More than work, with time you see it as a journey. You try something and you
see how it goes. Experience just slowly builds a map of that weird space we
call art.

------
codeisawesome
> And I struggle to harmonize them, to find my way between them, uncertain
> whether this work is worth it or a waste of my time.

I don't know I think I would say pick something to do in life that, even if
you never achieve that mastery, you never regret a single moment spent doing
it, because it was awesome.

------
steeples
One word: Practice time - By Mr Positivity
[https://www.youtube.com/watch?v=SlCRfTmBSGs](https://www.youtube.com/watch?v=SlCRfTmBSGs)

------
mikestew
So if he doesn't get to play Carnegie Hall, he just ups and drops the whole
thing? Yeah, well, welcome to the topsy-turvy world of rock and roll. I'll
admit I only skimmed it, because the opening came across as whiny, but I guess
the gist is that practicing should be taken as a pleasure unto itself. Well,
duh. If you don't like playing your instrument for its own sake, I would guess
you'd never make it as a pro regardless of your skill.

It became evident at an early age that I was not the next Jimmy Page.

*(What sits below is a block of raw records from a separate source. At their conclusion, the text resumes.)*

## src/rtl/exception_ctrl_pkg.sv

```systemverilog
// Shared constants and types for the MEM-stage exception controller: excepttype codes,
// CP0 register addresses, exception vector and fault-flag layout.
package exception_ctrl_pkg;

   localparam logic [31:0] EXC_VECTOR_DFLT = 32'hBFC00380;

   localparam logic [4:0] CP0_ADDR_STATUS = 5'd12;
   localparam logic [4:0] CP0_ADDR_CAUSE  = 5'd13;
   localparam logic [4:0] CP0_ADDR_EPC    = 5'd14;

   localparam logic [4:0] EXC_NONE = 5'h00;
   localparam logic [4:0] EXC_INT  = 5'h01;
   localparam logic [4:0] EXC_ADEL = 5'h04;
   localparam logic [4:0] EXC_ADES = 5'h05;
   localparam logic [4:0] EXC_SYS  = 5'h08;
   localparam logic [4:0] EXC_BRK  = 5'h09;
   localparam logic [4:0] EXC_RI   = 5'h0a;
   localparam logic [4:0] EXC_OV   = 5'h0c;
   localparam logic [4:0] EXC_TRAP = 5'h0d;
   localparam logic [4:0] EXC_ERET = 5'h0e;

   // Source of bad_addr_o
   localparam logic [1:0] BAD_SEL_NONE = 2'd0;
   localparam logic [1:0] BAD_SEL_PC   = 2'd1;
   localparam logic [1:0] BAD_SEL_ADDR = 2'd2;

   typedef struct packed {
      logic eret;
      logic adel_ld;
      logic ades;
      logic trap;
      logic ov;
      logic brk;
      logic sys;
      logic ri;
      logic adel_if;
   } exc_flags_t;

   typedef enum logic {StIdle, StRedir} exc_state_e;

endpackage

```

## src/rtl/exception_ctrl_prio_enc.sv

```systemverilog
// exc_prio_enc: combinational priority resolver turning fault flags and a pending
// interrupt into an excepttype code and a bad-address source select.
module exc_prio_enc
   import exception_ctrl_pkg::*;
(
   input  logic       valid,
   input  logic [8:0] flags,
   input  logic       int_pending,
   output logic [4:0] code,
   output logic [1:0] bad_sel
);

   exc_flags_t f;

   always_comb begin
      f       = exc_flags_t'(flags);
      code    = EXC_NONE;
      bad_sel = BAD_SEL_NONE;
      if (valid) begin
         if (int_pending) begin
            code = EXC_INT;
         end else if (f.adel_if) begin
            code    = EXC_ADEL;
            bad_sel = BAD_SEL_PC;
         end else if (f.ri) begin
            code = EXC_RI;
         end else if (f.sys) begin
            code = EXC_SYS;
         end else if (f.brk) begin
            code = EXC_BRK;
         end else if (f.ov) begin
            code = EXC_OV;
         end else if (f.trap) begin
            code = EXC_TRAP;
         end else if (f.adel_ld) begin
            code    = EXC_ADEL;
            bad_sel = BAD_SEL_ADDR;
         end else if (f.ades) begin
            code    = EXC_ADES;
            bad_sel = BAD_SEL_ADDR;
         end else if (f.eret) begin
            code = EXC_ERET;
         end
      end
   end

endmodule

```

## src/rtl/exception_ctrl.sv

```systemverilog
// MEM-stage exception resolver and PC-redirect sequencer feeding cp0_reg and fetch.
// Optional EXC_TIMER_INT_EN: OR the CP0 timer interrupt into int_o[5] (IP7).
module exception_ctrl
   import exception_ctrl_pkg::*;
#(
   parameter logic [31:0] EXC_VECTOR = EXC_VECTOR_DFLT
) (
   input  logic        clk,
   input  logic        rst,
   input  logic        mem_valid,
   input  logic [31:0] mem_pc,
   input  logic        mem_in_delayslot,
   input  logic [8:0]  mem_exc_flags,
   input  logic [31:0] mem_addr,
   input  logic [5:0]  int_i,
   input  logic        timer_int_i,
   input  logic [31:0] cp0_status_i,
   input  logic [31:0] cp0_cause_i,
   input  logic [31:0] cp0_epc_i,
   input  logic        wb_cp0_we,
   input  logic [4:0]  wb_cp0_waddr,
   input  logic [31:0] wb_cp0_wdata,
   input  logic        redirect_ready,
   output logic [5:0]  int_o,
   output logic [31:0] excepttype_o,
   output logic [31:0] current_inst_addr_o,
   output logic        is_in_delayslot_o,
   output logic [31:0] bad_addr_o,
   output logic        flush_o,
   output logic        stall_o,
   output logic        redirect_valid,
   output logic [31:0] redirect_pc
);

   exc_state_e  state;
   logic [5:0]  int_q;
   logic [31:0] fwd_status;
   logic [1:0]  fwd_ip_sw;
   logic [31:0] fwd_epc;
   logic [7:0]  ip;
   logic        int_pending;
   logic        enc_valid;
   logic [4:0]  code;
   logic [1:0]  bad_sel;
   logic        unused_bits;

`ifdef EXC_TIMER_INT_EN
   assign int_o = {int_q[5] | timer_int_i, int_q[4:0]};
   assign unused_bits = ^{fwd_status[31:16], fwd_status[7:2], cp0_cause_i[31:10],
                          cp0_cause_i[7:0]};
`else
   assign int_o = int_q;
   assign unused_bits = ^{timer_int_i, fwd_status[31:16], fwd_status[7:2],
                          cp0_cause_i[31:10], cp0_cause_i[7:0]};
`endif

   // An MTC0 retiring in WB this cycle must be visible to the exception decision in MEM.
   always_comb begin
      fwd_status = cp0_status_i;
      fwd_ip_sw  = cp0_cause_i[9:8];
      fwd_epc    = cp0_epc_i;
      if (wb_cp0_we) begin
         unique case (wb_cp0_waddr)
            CP0_ADDR_STATUS: fwd_status = wb_cp0_wdata;
            CP0_ADDR_CAUSE:  fwd_ip_sw  = wb_cp0_wdata[9:8];
            CP0_ADDR_EPC:    fwd_epc    = wb_cp0_wdata;
            default: ;
         endcase
      end
   end

   assign ip          = {int_o, fwd_ip_sw};
   assign int_pending = fwd_status[0] & ~fwd_status[1] & (|(ip & fwd_status[15:8]));
   assign enc_valid   = mem_valid & (state == StIdle) & ~rst;

   exc_prio_enc u_prio_enc (
      .valid       (enc_valid),
      .flags       (mem_exc_flags),
      .int_pending (int_pending),
      .code        (code),
      .bad_sel     (bad_sel)
   );

   assign excepttype_o        = {27'd0, code};
   assign flush_o             = (code != EXC_NONE);
   assign current_inst_addr_o = mem_pc;
   assign is_in_delayslot_o   = mem_in_delayslot;

   always_comb begin
      unique case (bad_sel)
         BAD_SEL_PC:   bad_addr_o = mem_pc;
         BAD_SEL_ADDR: bad_addr_o = mem_addr;
         default:      bad_addr_o = 32'd0;
      endcase
   end

   always_ff @(posedge clk) begin
      if (rst) begin
         int_q          <= 6'd0;
         state          <= StIdle;
         redirect_valid <= 1'b0;
         redirect_pc    <= 32'd0;
         stall_o        <= 1'b0;
      end else begin
         int_q <= int_i;
         unique case (state)
            StIdle: begin
               if (flush_o) begin
                  state          <= StRedir;
                  redirect_valid <= 1'b1;
                  stall_o        <= 1'b1;
                  redirect_pc    <= (code == EXC_ERET) ? fwd_epc : EXC_VECTOR;
               end
            end
            StRedir: begin
               if (redirect_ready) begin
                  state          <= StIdle;
                  redirect_valid <= 1'b0;
                  stall_o        <= 1'b0;
               end
            end
            default: state <= StIdle;
         endcase
      end
   end

endmodule

```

That
didn't keep me from continuing with the guitar for the next forty years. Oh,
I've been paid for my playing from time to time, but I'd never make a living
at it. Just like the huge numbers of musicians who are far, far better than
I'll ever dream to be: they can't make a living at it, either. It's a tough
business. Oh, you had to go be an editorial assistant? Hey, beats waiting
tables, which is what even more skilled musicians are doing every day in
cities around the world.

There is no danger of anyone paying to hear me play the mandolin I bought this
year, either. Doesn't stop me from playing the hell out of it. I _like_
playing it, knowing I'll never make a dime off doing so. I've not even
concluded that I'll ever be any _good_ at it, let alone paid. But my wife
doesn't mind my playing (that she says, anyway), I like it, so I'll stick with
it.

The imposter syndrome part I never got (I might have skimmed the article, but
I specifically looked for that). How can a musician have imposter syndrome?
Developers, eh, I may not find out for a month or two that they suck (which is
what "imposters" worry about). A musician? Pick up that Fender, knock out
_Crossroads_ for me, we'll find out really quick whether you're any good.

(Feel free to down vote me for mouthing off about an article I barely read, I
probably deserve it. I'll take the hit, but frankly what I read was whiny and
kind of boring/obvious, yet I couldn't let it go without comment.)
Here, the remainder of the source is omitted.